WHAT IS REQUIRED: Search each line below for the word "parameter" and list those that contain it.

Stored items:
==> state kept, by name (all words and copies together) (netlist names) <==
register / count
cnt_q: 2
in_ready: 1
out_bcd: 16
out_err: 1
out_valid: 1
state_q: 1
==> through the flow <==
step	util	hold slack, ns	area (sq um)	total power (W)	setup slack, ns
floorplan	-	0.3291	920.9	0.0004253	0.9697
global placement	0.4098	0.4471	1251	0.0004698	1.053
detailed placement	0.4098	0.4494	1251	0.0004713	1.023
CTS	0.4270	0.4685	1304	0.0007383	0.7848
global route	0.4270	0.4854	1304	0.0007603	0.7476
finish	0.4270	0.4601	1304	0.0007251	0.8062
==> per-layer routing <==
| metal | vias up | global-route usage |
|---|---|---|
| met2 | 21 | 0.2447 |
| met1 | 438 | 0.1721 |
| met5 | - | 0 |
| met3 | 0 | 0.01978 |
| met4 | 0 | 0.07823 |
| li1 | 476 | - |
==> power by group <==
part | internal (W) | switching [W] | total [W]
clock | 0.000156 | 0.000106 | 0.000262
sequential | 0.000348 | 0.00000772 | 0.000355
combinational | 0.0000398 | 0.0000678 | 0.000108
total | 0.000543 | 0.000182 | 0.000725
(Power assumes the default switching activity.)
**src/rtl/st7789_pkg.sv**
```systemverilog
// Shared constants and types for the ST7789 SPI receiver: command opcodes,
// decoder states and the window span payload.
package st7789_pkg;

  localparam int unsigned BYTE_W  = 8;
  localparam int unsigned COORD_W = 16;
  localparam int unsigned COLOR_W = 16;

  localparam logic [BYTE_W-1:0] CMD_CASET = 8'h2A;
  localparam logic [BYTE_W-1:0] CMD_RASET = 8'h2B;
  localparam logic [BYTE_W-1:0] CMD_RAMWR = 8'h2C;
  localparam logic [BYTE_W-1:0] CMD_NOP   = 8'h00;

  typedef enum logic [2:0] {
    IDLE  = 3'd0,
    CASET = 3'd1,
    RASET = 3'd2,
    RAMWR = 3'd3,
    SKIP  = 3'd4
  } dec_state_t;

  // Inclusive start/end of a column or row address window.
  typedef struct packed {
    logic [COORD_W-1:0] s;
    logic [COORD_W-1:0] e;
  } span_t;

endpackage

```
**src/rtl/spi_byte_rx.sv**
```systemverilog
// Oversampling SPI byte receiver: synchronizes the pins, detects rising
// spi_clk edges, assembles MSB-first bytes and frames them with csn.
module spi_byte_rx
  import st7789_pkg::*;
#(
  parameter int unsigned c_clk_polarity = 1,
  parameter int unsigned c_use_csn      = 0,
  parameter int unsigned c_sync_stages  = 2
) (
  input  logic              clk,
  input  logic              resn,
  input  logic              spi_csn_i,
  input  logic              spi_clk_i,
  input  logic              spi_mosi_i,
  input  logic              spi_dc_i,
  input  logic              spi_resn_i,
  output logic [BYTE_W-1:0] rx_byte_o,
  output logic              rx_dc_o,
  output logic              rx_valid_o,
  output logic              spi_resn_o
);

  localparam int unsigned SS = c_sync_stages;
  localparam logic CLK_IDLE = 1'(c_clk_polarity);

  logic [SS-1:0] csn_sync_q, clk_sync_q, mosi_sync_q, dc_sync_q, resn_sync_q;
  logic          csn_s, clk_s, mosi_s, dc_s, resn_s;
  logic          clk_prev_q;
  logic          sclk_rise;

  logic [BYTE_W-1:0] shift_q, shift_d;
  logic [2:0]        cnt_q, cnt_d;
  logic              done_q, done_d;
  logic              dc_cap_q, dc_cap_d;
  logic [BYTE_W-1:0] rx_byte_q, rx_byte_d;
  logic              rx_dc_q, rx_dc_d;
  logic              rx_valid_q, rx_valid_d;

  assign csn_s  = csn_sync_q[SS-1];
  assign clk_s  = clk_sync_q[SS-1];
  assign mosi_s = mosi_sync_q[SS-1];
  assign dc_s   = dc_sync_q[SS-1];
  assign resn_s = resn_sync_q[SS-1];

  assign sclk_rise = clk_s & ~clk_prev_q;

  // Synchronizer chains; reset values match the idle pin levels so no false edge.
  always_ff @(posedge clk or negedge resn) begin
    if (!resn) begin
      csn_sync_q  <= '1;
      clk_sync_q  <= {SS{CLK_IDLE}};
      mosi_sync_q <= '0;
      dc_sync_q   <= '0;
      resn_sync_q <= '1;
      clk_prev_q  <= CLK_IDLE;
    end else begin
      csn_sync_q  <= SS'({csn_sync_q, spi_csn_i});
      clk_sync_q  <= SS'({clk_sync_q, spi_clk_i});
      mosi_sync_q <= SS'({mosi_sync_q, spi_mosi_i});
      dc_sync_q   <= SS'({dc_sync_q, spi_dc_i});
      resn_sync_q <= SS'({resn_sync_q, spi_resn_i});
      clk_prev_q  <= clk_s;
    end
  end

  always_comb begin
    shift_d    = shift_q;
    cnt_d      = cnt_q;
    done_d     = 1'b0;
    dc_cap_d   = dc_cap_q;
    rx_byte_d  = rx_byte_q;
    rx_dc_d    = rx_dc_q;
    rx_valid_d = done_q;
    if (done_q) begin
      rx_byte_d = shift_q;
      rx_dc_d   = dc_cap_q;
    end
    if (!resn_s) begin
      shift_d    = '0;
      cnt_d      = '0;
      dc_cap_d   = 1'b0;
      rx_byte_d  = '0;
      rx_dc_d    = 1'b0;
      rx_valid_d = 1'b0;
    end else if ((c_use_csn != 0) && csn_s) begin
      // Deselected: any partial byte is dropped by restarting the count.
      cnt_d = '0;
    end else if (sclk_rise) begin
      shift_d = {shift_q[BYTE_W-2:0], mosi_s};
      cnt_d   = cnt_q + 3'd1;
      if (cnt_q == 3'd7) begin
        done_d   = 1'b1;
        dc_cap_d = dc_s;
      end
    end
  end

  always_ff @(posedge clk or negedge resn) begin
    if (!resn) begin
      shift_q    <= '0;
      cnt_q      <= '0;
      done_q     <= 1'b0;
      dc_cap_q   <= 1'b0;
      rx_byte_q  <= '0;
      rx_dc_q    <= 1'b0;
      rx_valid_q <= 1'b0;
    end else begin
      shift_q    <= shift_d;
      cnt_q      <= cnt_d;
      done_q     <= done_d;
      dc_cap_q   <= dc_cap_d;
      rx_byte_q  <= rx_byte_d;
      rx_dc_q    <= rx_dc_d;
      rx_valid_q <= rx_valid_d;
    end
  end

  assign rx_byte_o  = rx_byte_q;
  assign rx_dc_o    = rx_dc_q;
  assign rx_valid_o = rx_valid_q;
  assign spi_resn_o = resn_s;

endmodule

```
**src/rtl/st7789_spi_receiver.sv**
```systemverilog
// ST7789 display emulator: decodes CASET/RASET/RAMWR from the SPI byte stream
// and emits window-addressed RGB565 pixel writes.
module st7789_spi_receiver
  import st7789_pkg::*;
#(
  parameter int unsigned c_x_size       = 240,
  parameter int unsigned c_y_size       = 240,
  parameter int unsigned c_x_bits       = $clog2(c_x_size),
  parameter int unsigned c_y_bits       = $clog2(c_y_size),
  parameter int unsigned c_clk_polarity = 1,
  parameter int unsigned c_use_csn      = 0,
  parameter int unsigned c_sync_stages  = 2
) (
  input  logic                clk,
  input  logic                resn,
  input  logic                spi_csn,
  input  logic                spi_clk,
  input  logic                spi_mosi,
  input  logic                spi_dc,
  input  logic                spi_resn,
  output logic [BYTE_W-1:0]   rx_byte,
  output logic                rx_dc,
  output logic                rx_valid,
  output logic [BYTE_W-1:0]   last_cmd,
  output logic [c_x_bits-1:0] pix_x,
  output logic [c_y_bits-1:0] pix_y,
  output logic [COLOR_W-1:0]  pix_color,
  output logic                pix_valid
);

  localparam int unsigned XW = c_x_bits;
  localparam int unsigned YW = c_y_bits;
  localparam logic [COORD_W-1:0] X_LIM = COORD_W'(c_x_size);
  localparam logic [COORD_W-1:0] Y_LIM = COORD_W'(c_y_size);
  localparam span_t XWIN_RST = '{s: '0, e: COORD_W'(c_x_size - 1)};
  localparam span_t YWIN_RST = '{s: '0, e: COORD_W'(c_y_size - 1)};

  logic              spi_resn_s;
  logic [BYTE_W-1:0] rxb;
  logic              rxdc, rxv;

  spi_byte_rx #(
    .c_clk_polarity(c_clk_polarity),
    .c_use_csn     (c_use_csn),
    .c_sync_stages (c_sync_stages)
  ) u_byte_rx (
    .clk       (clk),
    .resn      (resn),
    .spi_csn_i (spi_csn),
    .spi_clk_i (spi_clk),
    .spi_mosi_i(spi_mosi),
    .spi_dc_i  (spi_dc),
    .spi_resn_i(spi_resn),
    .rx_byte_o (rxb),
    .rx_dc_o   (rxdc),
    .rx_valid_o(rxv),
    .spi_resn_o(spi_resn_s)
  );

  dec_state_t          state_q, state_d;
  logic [BYTE_W-1:0]   last_cmd_q, last_cmd_d;
  logic [23:0]         arg_q, arg_d;
  logic [1:0]          idx_q, idx_d;
  span_t               xwin_q, xwin_d, ywin_q, ywin_d;
  logic [COORD_W-1:0]  x_q, x_d, y_q, y_d;
  logic [BYTE_W-1:0]   hi_q, hi_d;
  logic                phase_q, phase_d;
  logic [XW-1:0]       pix_x_q, pix_x_d;
  logic [YW-1:0]       pix_y_q, pix_y_d;
  logic [COLOR_W-1:0]  pix_color_q, pix_color_d;
  logic                pix_valid_q, pix_valid_d;

  always_ff @(posedge clk or negedge resn) begin
    if (!resn) begin
      state_q     <= IDLE;
      last_cmd_q  <= '0;
      arg_q       <= '0;
      idx_q       <= '0;
      xwin_q      <= XWIN_RST;
      ywin_q      <= YWIN_RST;
      x_q         <= '0;
      y_q         <= '0;
      hi_q        <= '0;
      phase_q     <= 1'b0;
      pix_x_q     <= '0;
      pix_y_q     <= '0;
      pix_color_q <= '0;
      pix_valid_q <= 1'b0;
    end else begin
      state_q     <= state_d;
      last_cmd_q  <= last_cmd_d;
      arg_q       <= arg_d;
      idx_q       <= idx_d;
      xwin_q      <= xwin_d;
      ywin_q      <= ywin_d;
      x_q         <= x_d;
      y_q         <= y_d;
      hi_q        <= hi_d;
      phase_q     <= phase_d;
      pix_x_q     <= pix_x_d;
      pix_y_q     <= pix_y_d;
      pix_color_q <= pix_color_d;
      pix_valid_q <= pix_valid_d;
    end
  end

  always_comb begin
    state_d     = state_q;
    last_cmd_d  = last_cmd_q;
    arg_d       = arg_q;
    idx_d       = idx_q;
    xwin_d      = xwin_q;
    ywin_d      = ywin_q;
    x_d         = x_q;
    y_d         = y_q;
    hi_d        = hi_q;
    phase_d     = phase_q;
    pix_x_d     = pix_x_q;
    pix_y_d     = pix_y_q;
    pix_color_d = pix_color_q;
    pix_valid_d = 1'b0;

    if (!spi_resn_s) begin
      state_d     = IDLE;
      last_cmd_d  = '0;
      arg_d       = '0;
      idx_d       = '0;
      xwin_d      = XWIN_RST;
      ywin_d      = YWIN_RST;
      x_d         = '0;
      y_d         = '0;
      hi_d        = '0;
      phase_d     = 1'b0;
      pix_x_d     = '0;
      pix_y_d     = '0;
      pix_color_d = '0;
    end else if (rxv && !rxdc) begin
      // A command byte always restarts decoding; pending window args are dropped.
      last_cmd_d = rxb;
      idx_d      = '0;
      case (rxb)
        CMD_CASET: state_d = CASET;
        CMD_RASET: state_d = RASET;
        CMD_RAMWR: begin
          state_d = RAMWR;
          x_d     = xwin_q.s;
          y_d     = ywin_q.s;
          phase_d = 1'b0;
        end
        default:   state_d = SKIP;
      endcase
    end else if (rxv) begin
      case (state_q)
        CASET, RASET: begin
          if (idx_q == 2'd3) begin
            if (state_q == CASET) xwin_d = '{s: arg_q[23:8], e: {arg_q[7:0], rxb}};
            else                  ywin_d = '{s: arg_q[23:8], e: {arg_q[7:0], rxb}};
            state_d = SKIP;
          end else begin
            arg_d = {arg_q[15:0], rxb};
            idx_d = idx_q + 2'd1;
          end
        end
        RAMWR: begin
          if (!phase_q) begin
            hi_d    = rxb;
            phase_d = 1'b1;
          end else begin
            phase_d     = 1'b0;
            pix_color_d = {hi_q, rxb};
            pix_x_d     = XW'(x_q);
            pix_y_d     = YW'(y_q);
            pix_valid_d = (x_q < X_LIM) && (y_q < Y_LIM);
            // >= rather than == so a degenerate window pins to its start.
            if (x_q >= xwin_q.e) begin
              x_d = xwin_q.s;
              y_d = (y_q >= ywin_q.e) ? ywin_q.s : y_q + 16'd1;
            end else begin
              x_d = x_q + 16'd1;
            end
          end
        end
        default: ;
      endcase
    end
  end

  assign rx_byte   = rxb;
  assign rx_dc     = rxdc;
  assign rx_valid  = rxv;
  assign last_cmd  = last_cmd_q;
  assign pix_x     = pix_x_q;
  assign pix_y     = pix_y_q;
  assign pix_color = pix_color_q;
  assign pix_valid = pix_valid_q;

endmodule

```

RESULT FOR THIS TASK:
  parameter int unsigned c_clk_polarity = 1,
  parameter int unsigned c_use_csn      = 0,
  parameter int unsigned c_sync_stages  = 2
  parameter int unsigned c_x_size       = 240,
  parameter int unsigned c_y_size       = 240,
  parameter int unsigned c_x_bits       = $clog2(c_x_size),
  parameter int unsigned c_y_bits       = $clog2(c_y_size),
  parameter int unsigned c_clk_polarity = 1,
  parameter int unsigned c_use_csn      = 0,
  parameter int unsigned c_sync_stages  = 2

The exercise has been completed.